Question

Two conducting sphere of radii a and b are placed at separation d. It is given that d≫a and d≫b so that charge distribution on both the sphere remains spherically symmetric. Assume that a charge +q is given to the sphere of radius a and −q is given to the sphere of radius b.

Write the electrostatic energy (U) of the system and calculate the capacitance of the system using the expression of U.

Answer 1

The electrostatic energy (U) of the system can be calculated using the potential energy equation. The capacitance of the system is calculated using the expression C = q / V. The charges on the spheres are +q and -q, resulting in a total charge of 0 and a capacitance of d / k.

Step-by-step explanation:

The electrostatic energy (U) of the system can be calculated by considering the potential energy between the two charged spheres.

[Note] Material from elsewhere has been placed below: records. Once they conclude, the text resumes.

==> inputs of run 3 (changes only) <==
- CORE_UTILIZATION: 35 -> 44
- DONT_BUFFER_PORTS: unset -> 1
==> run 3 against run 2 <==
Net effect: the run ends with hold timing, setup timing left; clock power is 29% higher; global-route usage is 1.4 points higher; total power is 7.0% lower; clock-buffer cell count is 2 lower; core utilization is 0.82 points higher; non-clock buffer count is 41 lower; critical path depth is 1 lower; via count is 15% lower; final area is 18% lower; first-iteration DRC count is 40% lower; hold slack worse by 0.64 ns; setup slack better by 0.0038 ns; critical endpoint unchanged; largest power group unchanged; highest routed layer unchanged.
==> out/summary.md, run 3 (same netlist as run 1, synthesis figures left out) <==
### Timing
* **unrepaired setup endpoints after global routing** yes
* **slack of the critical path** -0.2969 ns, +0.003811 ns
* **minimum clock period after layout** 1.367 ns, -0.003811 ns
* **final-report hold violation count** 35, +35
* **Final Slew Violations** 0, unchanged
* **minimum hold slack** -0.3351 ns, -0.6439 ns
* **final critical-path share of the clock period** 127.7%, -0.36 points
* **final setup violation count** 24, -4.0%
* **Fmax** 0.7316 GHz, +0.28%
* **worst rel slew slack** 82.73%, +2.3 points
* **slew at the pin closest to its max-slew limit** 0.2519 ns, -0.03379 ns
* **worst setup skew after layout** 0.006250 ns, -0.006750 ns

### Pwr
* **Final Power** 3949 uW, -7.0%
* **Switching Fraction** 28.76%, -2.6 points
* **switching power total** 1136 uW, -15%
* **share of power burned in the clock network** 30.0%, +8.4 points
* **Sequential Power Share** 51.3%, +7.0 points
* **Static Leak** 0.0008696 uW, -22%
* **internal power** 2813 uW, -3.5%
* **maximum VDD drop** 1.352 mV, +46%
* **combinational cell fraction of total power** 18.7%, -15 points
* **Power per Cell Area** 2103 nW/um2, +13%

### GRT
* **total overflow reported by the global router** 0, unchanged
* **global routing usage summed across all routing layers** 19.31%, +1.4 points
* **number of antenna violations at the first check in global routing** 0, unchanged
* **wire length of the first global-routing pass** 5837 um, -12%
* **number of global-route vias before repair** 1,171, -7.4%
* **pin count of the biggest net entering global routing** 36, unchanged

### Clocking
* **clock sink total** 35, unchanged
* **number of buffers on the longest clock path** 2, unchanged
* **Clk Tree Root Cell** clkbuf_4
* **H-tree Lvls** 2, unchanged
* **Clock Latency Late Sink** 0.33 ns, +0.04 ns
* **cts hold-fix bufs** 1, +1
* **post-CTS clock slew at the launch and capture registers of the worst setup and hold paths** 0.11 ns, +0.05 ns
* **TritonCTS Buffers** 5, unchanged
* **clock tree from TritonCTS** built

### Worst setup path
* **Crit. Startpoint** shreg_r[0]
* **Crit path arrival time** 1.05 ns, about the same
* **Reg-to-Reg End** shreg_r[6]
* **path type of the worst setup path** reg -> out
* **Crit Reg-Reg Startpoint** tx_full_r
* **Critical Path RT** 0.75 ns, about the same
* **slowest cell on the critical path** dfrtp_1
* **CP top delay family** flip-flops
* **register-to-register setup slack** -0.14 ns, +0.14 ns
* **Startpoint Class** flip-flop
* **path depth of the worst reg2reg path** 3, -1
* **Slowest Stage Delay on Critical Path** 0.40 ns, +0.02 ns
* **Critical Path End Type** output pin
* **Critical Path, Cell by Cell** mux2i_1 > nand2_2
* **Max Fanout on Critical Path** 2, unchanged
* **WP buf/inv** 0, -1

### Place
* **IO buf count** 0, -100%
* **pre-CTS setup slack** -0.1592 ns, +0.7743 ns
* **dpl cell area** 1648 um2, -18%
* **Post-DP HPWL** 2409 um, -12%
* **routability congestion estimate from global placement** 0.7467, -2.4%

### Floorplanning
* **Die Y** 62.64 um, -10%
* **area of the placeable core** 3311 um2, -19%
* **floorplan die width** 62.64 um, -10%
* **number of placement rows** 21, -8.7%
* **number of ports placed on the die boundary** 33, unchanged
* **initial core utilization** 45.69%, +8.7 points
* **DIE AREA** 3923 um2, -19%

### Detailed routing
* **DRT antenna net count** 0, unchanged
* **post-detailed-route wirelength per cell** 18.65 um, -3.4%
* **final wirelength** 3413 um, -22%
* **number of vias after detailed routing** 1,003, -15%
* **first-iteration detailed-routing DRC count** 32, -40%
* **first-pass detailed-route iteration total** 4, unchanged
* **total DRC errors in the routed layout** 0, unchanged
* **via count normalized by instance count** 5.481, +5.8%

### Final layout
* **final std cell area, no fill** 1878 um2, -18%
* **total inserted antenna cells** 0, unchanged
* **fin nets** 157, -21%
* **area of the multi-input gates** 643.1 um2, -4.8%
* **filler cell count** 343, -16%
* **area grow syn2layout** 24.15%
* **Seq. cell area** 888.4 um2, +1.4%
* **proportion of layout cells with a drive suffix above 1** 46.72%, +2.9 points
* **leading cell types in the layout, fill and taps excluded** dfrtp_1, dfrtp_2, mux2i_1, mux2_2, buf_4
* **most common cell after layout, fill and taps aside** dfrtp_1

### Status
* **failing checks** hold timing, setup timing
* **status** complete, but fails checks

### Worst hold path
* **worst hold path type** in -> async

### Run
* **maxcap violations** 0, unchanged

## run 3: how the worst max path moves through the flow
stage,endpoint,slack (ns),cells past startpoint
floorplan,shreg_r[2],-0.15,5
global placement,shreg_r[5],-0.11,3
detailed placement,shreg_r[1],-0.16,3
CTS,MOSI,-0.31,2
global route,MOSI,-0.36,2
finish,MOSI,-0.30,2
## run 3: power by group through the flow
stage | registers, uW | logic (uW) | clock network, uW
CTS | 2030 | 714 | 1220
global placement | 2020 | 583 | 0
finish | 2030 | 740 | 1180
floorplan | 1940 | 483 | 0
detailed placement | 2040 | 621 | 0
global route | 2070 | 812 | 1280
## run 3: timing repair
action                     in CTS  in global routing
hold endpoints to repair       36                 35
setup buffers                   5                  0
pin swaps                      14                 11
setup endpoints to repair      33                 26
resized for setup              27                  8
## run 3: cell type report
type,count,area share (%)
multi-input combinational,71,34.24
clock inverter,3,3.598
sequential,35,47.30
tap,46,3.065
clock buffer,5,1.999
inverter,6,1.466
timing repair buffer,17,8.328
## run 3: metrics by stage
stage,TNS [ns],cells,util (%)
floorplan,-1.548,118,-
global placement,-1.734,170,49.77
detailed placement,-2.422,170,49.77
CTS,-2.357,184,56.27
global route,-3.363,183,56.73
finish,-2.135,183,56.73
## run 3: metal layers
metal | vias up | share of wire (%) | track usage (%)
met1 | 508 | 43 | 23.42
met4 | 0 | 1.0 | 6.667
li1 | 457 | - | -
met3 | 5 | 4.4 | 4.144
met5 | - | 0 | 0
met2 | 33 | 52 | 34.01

The potential energy between two point charges is given by the equation U = k(q1 imes q2) / r, where k is the electrostatic constant, q1 and q2 are the charges on the spheres, and r is the separation between the spheres. In this case, the charge on the sphere of radius a is +q and the charge on the sphere of radius b is -q, so the potential energy can be written as U = k(q^2) / d.

The capacitance of the system can be calculated using the expression C = q / V, where C is the capacitance, q is the charge on each sphere, and V is the potential difference between the spheres. Since the charges on the spheres are +q and -q, the total charge on the system is 0 and the potential difference can be written as V = U / q = kq / d. Substituting this into the equation for capacitance gives C = q / (kq / d) = d / k.